Optimizer won't update weights

Liviu_Rotaru · April 8, 2020, 1:28pm

So I’m trying to write my own optimizer and I found out that the parameters are’t being updated. I tried following the example of optim.SGD https://github.com/pytorch/pytorch/blob/master/torch/optim/sgd.py .

class AGCD(Optimizer):
def init(self, params, theta=1):
defaults = dict(theta=theta)
super(AGCD, self).init(params, defaults)
self.x_update_params = deepcopy(self.param_groups)
self.z_update_params = deepcopy(self.param_groups)
self.theta_update_params = deepcopy(self.param_groups)
for group in self.theta_update_params:
for i in range(len(group[‘params’])):
group[‘params’][i] = torch.ones(1)

def __setstate__(self, state):
	super(AGCD, self).__setstate__(state)
@torch.no_grad()
def step(self, closure=None):
	loss = None
	if closure is not None:
		with torch.enable_grad():
			loss=closure()


	for group_y, group_x, group_z, group_theta in zip(self.param_groups,
						self.x_update_params,
						self.z_update_params,
						self.theta_update_params):
		
		for y, x, z, theta in zip(group_y['params'],
						group_x['params'],
						group_z['params'],
						group_theta['params']):
			if y.grad is None:
				continue
		
			d_y = y.grad
			j1 = j2 = my_argmax(d_y)
			y = (x*(1-theta).expand_as(x)).add(z*theta.expand_as(z)) #use pytorch functions for math
			temp = torch.zeros(x.size())
			#print(temp.size())
			#print(x.size())
			#print(d_y.size())
			temp[j1] = 1*0.2*x[j1]
			x = y.sub(temp)
			temp = torch.zeros(z.size())
			temp[j2] = 5*0.2*z[j2]
			#print(theta)
			theta = update_theta(theta)
			#print(theta)
				
	return loss

BTW this is my first time posting on a forum so please excuse any sins.
Edit: To be more specific, the parameters used to update aren’t themselves updated (theta stays at the value of 1 at all times).
Edit2: I think it’s because I have to use pytorch operations instead of using “=” so that the object gets modified, not just the copy of that object

JuanFMontesinos · April 8, 2020, 1:50pm

Hi, just shot coment, you are doing a deep copy of param groups. They no longer point to the memory address of the model weights.

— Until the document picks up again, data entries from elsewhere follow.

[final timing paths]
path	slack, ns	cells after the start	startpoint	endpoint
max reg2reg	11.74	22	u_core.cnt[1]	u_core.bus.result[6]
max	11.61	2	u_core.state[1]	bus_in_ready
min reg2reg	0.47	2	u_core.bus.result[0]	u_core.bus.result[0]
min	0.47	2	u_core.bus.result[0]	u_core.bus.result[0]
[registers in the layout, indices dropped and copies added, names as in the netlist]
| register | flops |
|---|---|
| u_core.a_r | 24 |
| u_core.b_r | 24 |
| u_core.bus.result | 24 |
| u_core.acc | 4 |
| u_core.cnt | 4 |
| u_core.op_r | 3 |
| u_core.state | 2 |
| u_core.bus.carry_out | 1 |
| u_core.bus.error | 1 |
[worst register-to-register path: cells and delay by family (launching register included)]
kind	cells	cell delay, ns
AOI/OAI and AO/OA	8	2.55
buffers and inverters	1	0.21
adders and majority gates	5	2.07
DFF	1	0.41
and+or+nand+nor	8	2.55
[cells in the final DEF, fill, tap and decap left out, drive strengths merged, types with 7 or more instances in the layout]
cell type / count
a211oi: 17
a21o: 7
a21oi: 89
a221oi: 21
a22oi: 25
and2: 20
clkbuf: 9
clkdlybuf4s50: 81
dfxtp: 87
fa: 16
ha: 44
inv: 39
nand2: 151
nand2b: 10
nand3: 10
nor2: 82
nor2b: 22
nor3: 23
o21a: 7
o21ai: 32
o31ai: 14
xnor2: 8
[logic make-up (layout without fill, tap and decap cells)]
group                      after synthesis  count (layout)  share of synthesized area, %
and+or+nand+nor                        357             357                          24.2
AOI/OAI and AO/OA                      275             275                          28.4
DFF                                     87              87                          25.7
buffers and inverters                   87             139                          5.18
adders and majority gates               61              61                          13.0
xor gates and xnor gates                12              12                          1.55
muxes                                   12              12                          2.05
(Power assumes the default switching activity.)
<file path="src/rtl/seq_pkg.sv">
// seq_pkg: shared definitions for the sequential multiply/accumulate slice.
//   state_t            - accumulator FSM states (ACCUM, FULL)
//   PRODUCT_LENGTH_DEF - default product width (seq_mult A+B widths)
//   GROUP_COUNT_DEF    - default number of products summed per result
//   acc_width()        - sum width that cannot overflow for a given group size
package seq_pkg;

    typedef enum logic {
        ACCUM = 1'b0,
        FULL  = 1'b1
    } state_t;

    localparam int unsigned PRODUCT_LENGTH_DEF = 7;
    localparam int unsigned GROUP_COUNT_DEF    = 4;

    function automatic int unsigned acc_width(input int unsigned product_length,
                                              input int unsigned group_count);
        return product_length + $clog2(group_count);
    endfunction

endpackage

</file>
<file path="src/rtl/seq_accum_oreg.sv">
// seq_accum_oreg: output holding register with valid/ready handshake.
//   clk, rst        - clock, asynchronous active-low reset
//   load, load_data - load strobe and value; load always (re)asserts sum_valid
//   sum, sum_valid  - registered result and its qualifier
//   sum_ready       - downstream accepts sum when sum_valid && sum_ready
module seq_accum_oreg #(
    parameter int unsigned Width = 9
) (
    input  logic             clk,
    input  logic             rst,
    input  logic             load,
    input  logic [Width-1:0] load_data,
    output logic [Width-1:0] sum,
    output logic             sum_valid,
    input  logic             sum_ready
);

    always_ff @(posedge clk or negedge rst) begin
        if (!rst) begin
            sum       <= '0;
            sum_valid <= 1'b0;
        end else if (load) begin
            // A reload in the same cycle as a consume keeps sum_valid high.
            sum       <= load_data;
            sum_valid <= 1'b1;
        end else if (sum_valid && sum_ready) begin
            sum_valid <= 1'b0;
        end
    end

endmodule

</file>
<file path="src/rtl/seq_accum.sv">
// seq_accum: sums groups of Group_count products from seq_mult and presents
// each group total through a valid/ready output register. A completed group
// that cannot be handed off is parked in the accumulator (state FULL); any
// product arriving while parked is discarded and flagged in drop_err.
//   clk        - clock, all updates on posedge
//   rst        - asynchronous active-low reset
//   z, z_valid - incoming product and single-cycle qualifier (no backpressure)
//   acc_clr    - synchronous abort of the current partial/parked group
//   sum, sum_valid, sum_ready - result handshake
//   drop_err   - sticky: at least one product was discarded
//   drop_count - (only with SEQ_ACCUM_DROPCNT_EN) saturating discard counter
// Build option: define SEQ_ACCUM_DROPCNT_EN to add drop_count.
module seq_accum
    import seq_pkg::*;
#(
    parameter int unsigned Product_length = PRODUCT_LENGTH_DEF,
    parameter int unsigned Group_count    = GROUP_COUNT_DEF
) (
    input  logic                                           clk,
    input  logic                                           rst,
    input  logic [Product_length-1:0]                      z,
    input  logic                                           z_valid,
    input  logic                                           acc_clr,
    output logic [Product_length+$clog2(Group_count)-1:0]  sum,
    output logic                                           sum_valid,
    input  logic                                           sum_ready,
`ifdef SEQ_ACCUM_DROPCNT_EN
    output logic [7:0]                                     drop_count,
`endif
    output logic                                           drop_err
);

    localparam int unsigned Acc_length = acc_width(Product_length, Group_count);
    localparam int unsigned Cnt_length = $clog2(Group_count);
    localparam int unsigned Ext_length = Acc_length - Product_length;
    localparam logic [Cnt_length-1:0] CNT_LAST = Cnt_length'(Group_count - 1);

    state_t                  state;
    state_t                  state_next;
    logic [Acc_length-1:0]   acc;
    logic [Cnt_length-1:0]   cnt;
    logic [Acc_length-1:0]   z_ext;
    logic [Acc_length-1:0]   acc_plus_z;
    logic                    cnt_last;
    logic                    out_free;

    logic                    acc_zero;
    logic                    acc_add;
    logic                    cnt_inc;
    logic                    load;
    logic [Acc_length-1:0]   load_data;
    logic                    drop;

    assign z_ext      = {{Ext_length{1'b0}}, z};
    assign acc_plus_z = acc + z_ext;
    assign cnt_last   = (cnt == CNT_LAST);
    assign out_free   = !sum_valid || sum_ready;

    // State register
    always_ff @(posedge clk or negedge rst) begin
        if (!rst) begin
            state <= ACCUM;
        end else begin
            state <= state_next;
        end
    end

    // Next-state logic
    always_comb begin
        state_next = state;
        unique case (state)
            ACCUM: begin
                if (!acc_clr && z_valid && cnt_last && !out_free) begin
                    state_next = FULL;
                end
            end
            FULL: begin
                if (acc_clr || sum_ready) begin
                    state_next = ACCUM;
                end
            end
            default: state_next = ACCUM;
        endcase
    end

    // Datapath control
    always_comb begin
        acc_zero  = 1'b0;
        acc_add   = 1'b0;
        cnt_inc   = 1'b0;
        load      = 1'b0;
        load_data = acc_plus_z;
        drop      = 1'b0;
        unique case (state)
            ACCUM: begin
                if (acc_clr) begin
                    acc_zero = 1'b1;
                end else if (z_valid) begin
                    if (!cnt_last) begin
                        acc_add = 1'b1;
                        cnt_inc = 1'b1;
                    end else if (out_free) begin
                        load      = 1'b1;
                        load_data = acc_plus_z;
                        acc_zero  = 1'b1;
                    end else begin
                        // Park the finished group; cnt stays at CNT_LAST.
                        acc_add = 1'b1;
                    end
                end
            end
            FULL: begin
                // acc_clr outranks the hand-off and silently eats any z.
                if (acc_clr) begin
                    acc_zero = 1'b1;
                end else begin
                    if (sum_ready) begin
                        load      = 1'b1;
                        load_data = acc;
                        acc_zero  = 1'b1;
                    end
                    drop = z_valid;
                end
            end
            default: ;
        endcase
    end

    // Accumulator and product counter
    always_ff @(posedge clk or negedge rst) begin
        if (!rst) begin
            acc <= '0;
            cnt <= '0;
        end else if (acc_zero) begin
            acc <= '0;
            cnt <= '0;
        end else begin
            if (acc_add) begin
                acc <= acc_plus_z;
            end
            if (cnt_inc) begin
                cnt <= cnt + 1'b1;
            end
        end
    end

    always_ff @(posedge clk or negedge rst) begin
        if (!rst) begin
            drop_err <= 1'b0;
        end else if (drop) begin
            drop_err <= 1'b1;
        end
    end

`ifdef SEQ_ACCUM_DROPCNT_EN
    always_ff @(posedge clk or negedge rst) begin
        if (!rst) begin
            drop_count <= '0;
        end else if (drop && (drop_count != '1)) begin
            drop_count <= drop_count + 8'd1;
        end
    end
`endif

    seq_accum_oreg #(
        .Width (Acc_length)
    ) u_oreg (
        .clk       (clk),
        .rst       (rst),
        .load      (load),
        .load_data (load_data),
        .sum       (sum),
        .sum_valid (sum_valid),
        .sum_ready (sum_ready)
    );

endmodule

</file>
--- src/rtl/nf_axis_metadata_tagger.sv ---
// Pairs each MAC RX frame with its stat FIFO word, tags TUSER of the first beat, drops bad frames.
// Optional frame byte-count check against the stat length: define METADATA_LEN_CHECK_EN.
//
// state | meaning
// IDLE  | bubble between frames; pops stat FIFO and latches length/good flag
// HEAD  | first beat of a good frame, TUSER carries length and source port
// SEND  | remaining beats of a good frame, TUSER zero
// DROP  | swallowing a bad frame without forwarding it
module nf_axis_metadata_tagger #(
  parameter int C_DATA_WIDTH    = 64,
  parameter int C_TUSER_WIDTH   = 128,
  parameter int META_DATA_WIDTH = 30,
  parameter int STAT_LEN_LSB    = 5,
  parameter int STAT_GOOD_BIT   = 1,
  parameter int FCS_BYTES       = 4,
  parameter int NUM_PORTS       = 4,
  parameter int C_CNT_WIDTH     = 32
) (
  input  logic                         axis_aclk,
  input  logic                         axis_reset,
  input  logic [C_DATA_WIDTH-1:0]      s_axis_tdata,
  input  logic [C_DATA_WIDTH/8-1:0]    s_axis_tkeep,
  input  logic [C_TUSER_WIDTH-1:0]     s_axis_tuser,
  input  logic                         s_axis_tvalid,
  input  logic                         s_axis_tlast,
  output logic                         s_axis_tready,
  output logic [C_DATA_WIDTH-1:0]      m_axis_tdata,
  output logic [C_DATA_WIDTH/8-1:0]    m_axis_tkeep,
  output logic [C_TUSER_WIDTH-1:0]     m_axis_tuser,
  output logic                         m_axis_tvalid,
  output logic                         m_axis_tlast,
  input  logic                         m_axis_tready,
  input  logic                         stat_fifo_empty,
  input  logic [META_DATA_WIDTH-1:0]   stat_fifo_din,
  output logic                         stat_fifo_rden,
  input  logic [7:0]                   src_port_num,
  output logic [C_CNT_WIDTH-1:0]       pkt_cnt,
  output logic [C_CNT_WIDTH-1:0]       drop_cnt,
  output logic [C_CNT_WIDTH-1:0]       len_err_cnt
);

  localparam int KW = C_DATA_WIDTH / 8;

  typedef enum logic [1:0] {S_IDLE, S_HEAD, S_SEND, S_DROP} state_t;

  state_t      r_state;
  state_t      w_state_nxt;
  logic [14:0] r_len;
  logic        r_good;

  logic [14:0] w_stat_len;
  logic [14:0] w_len_calc;
  logic        w_stat_good;
  logic [7:0]  w_onehot;
  logic        w_hs;
  logic        w_hs_last;
  logic        w_in_frame;

  assign w_stat_len  = stat_fifo_din[STAT_LEN_LSB +: 15];
  assign w_stat_good = stat_fifo_din[STAT_GOOD_BIT];
  // Runt stat lengths shorter than the FCS saturate to zero instead of wrapping
  assign w_len_calc  = (w_stat_len >= 15'(FCS_BYTES)) ? (w_stat_len - 15'(FCS_BYTES)) : 15'd0;
  assign w_hs        = s_axis_tvalid & m_axis_tready;
  assign w_hs_last   = w_hs & s_axis_tlast;
  assign w_in_frame  = (r_state == S_HEAD) || (r_state == S_SEND);

  always_comb begin
    w_onehot = 8'h01;
    if (src_port_num < 8'(NUM_PORTS)) begin
      w_onehot = 8'h01 << {src_port_num[1:0], 1'b0};
    end
  end

  always_comb begin
    w_state_nxt    = r_state;
    s_axis_tready  = 1'b0;
    m_axis_tdata   = '0;
    m_axis_tkeep   = '0;
    m_axis_tuser   = '0;
    m_axis_tvalid  = 1'b0;
    m_axis_tlast   = 1'b0;
    stat_fifo_rden = 1'b0;
    case (r_state)
      S_IDLE: begin
        if (!stat_fifo_empty) begin
          stat_fifo_rden = 1'b1;
          w_state_nxt    = w_stat_good ? S_HEAD : S_DROP;
        end
      end
      S_HEAD: begin
        s_axis_tready = m_axis_tready;
        m_axis_tdata  = s_axis_tdata;
        m_axis_tkeep  = s_axis_tkeep;
        m_axis_tvalid = s_axis_tvalid;
        m_axis_tlast  = s_axis_tlast;
        m_axis_tuser  = C_TUSER_WIDTH'({8'h00, w_onehot, 1'b0, r_len});
        if (w_hs) begin
          w_state_nxt = s_axis_tlast ? S_IDLE : S_SEND;
        end
      end
      S_SEND: begin
        s_axis_tready = m_axis_tready;
        m_axis_tdata  = s_axis_tdata;
        m_axis_tkeep  = s_axis_tkeep;
        m_axis_tvalid = s_axis_tvalid;
        m_axis_tlast  = s_axis_tlast;
        if (w_hs_last) begin
          w_state_nxt = S_IDLE;
        end
      end
      S_DROP: begin
        s_axis_tready = 1'b1;
        if (s_axis_tvalid && s_axis_tlast) begin
          w_state_nxt = S_IDLE;
        end
      end
      default: w_state_nxt = S_IDLE;
    endcase
  end

  always_ff @(posedge axis_aclk) begin
    if (axis_reset) begin
      r_state  <= S_IDLE;
      r_len    <= 15'd0;
      r_good   <= 1'b0;
      pkt_cnt  <= '0;
      drop_cnt <= '0;
    end else begin
      r_state <= w_state_nxt;
      if (r_state == S_IDLE && !stat_fifo_empty) begin
        r_len  <= w_len_calc;
        r_good <= w_stat_good;
      end
      if (w_in_frame && r_good && w_hs_last) begin
        pkt_cnt <= pkt_cnt + C_CNT_WIDTH'(1);
      end
      if (r_state == S_DROP && s_axis_tvalid && s_axis_tlast) begin
        drop_cnt <= drop_cnt + C_CNT_WIDTH'(1);
      end
    end
  end

`ifdef METADATA_LEN_CHECK_EN
  logic [15:0] r_byte_acc;
  logic [15:0] w_beat_bytes;
  logic [15:0] w_frame_bytes;

  always_comb begin
    w_beat_bytes = 16'd0;
    for (int i = 0; i < KW; i++) begin
      w_beat_bytes = w_beat_bytes + 16'(s_axis_tkeep[i]);
    end
  end

  // Includes the current beat so the compare on tlast sees the whole frame
  assign w_frame_bytes = r_byte_acc + w_beat_bytes;

  always_ff @(posedge axis_aclk) begin
    if (axis_reset) begin
      r_byte_acc  <= 16'd0;
      len_err_cnt <= '0;
    end else if (r_state == S_IDLE) begin
      r_byte_acc <= 16'd0;
    end else if (w_in_frame && w_hs) begin
      r_byte_acc <= w_frame_bytes;
      if (s_axis_tlast && (w_frame_bytes != {1'b0, r_len})) begin
        len_err_cnt <= len_err_cnt + C_CNT_WIDTH'(1);
      end
    end
  end
`else
  assign len_err_cnt = '0;
`endif

endmodule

Liviu_Rotaru · April 8, 2020, 2:00pm

Thank you @JuanFMontesinos but that’s why i’m doing the deepcopy. The copies (x,z and theta) are used to update the orginal parameters (y) in the step(), and they each need to be their own separate thing. Everytime I call step() each of the parameter groups should be updated but they stay the same.

JuanFMontesinos · April 8, 2020, 2:49pm

I’m a bit loss with your code
What is see is that you are assigning y for example here

y = (x*(1-theta).expand_as(x)).add(z*theta.expand_as(z)) #use pytorch functions for math

Thus y is no longer pointing to the deepcopy you did but a inner variable in the scope.

x = y.sub(temp)

same there, you are reasigning x, thus, overwritting param group again.
You can wheter use in-place operators (in pytorch some functions has 2 versions w and w/o underscore, the second one is in-place.)
Example:

a=5 # a tensor
a.add(4) 
#a is still 5
a.add_(4)
#a is now 9

or just assign y like y.grad=whatever_you_want

Liviu_Rotaru · April 8, 2020, 3:13pm

Well, y should pointing to the inner variable. But every step I update the inner variables based on the deepcopies. Anyways, I found the problem. Thanks a lot!!!
The thing is I was using. eg:
y = x+3
instead of
x.copy_(x+3)
so none of the variables were beeing updated.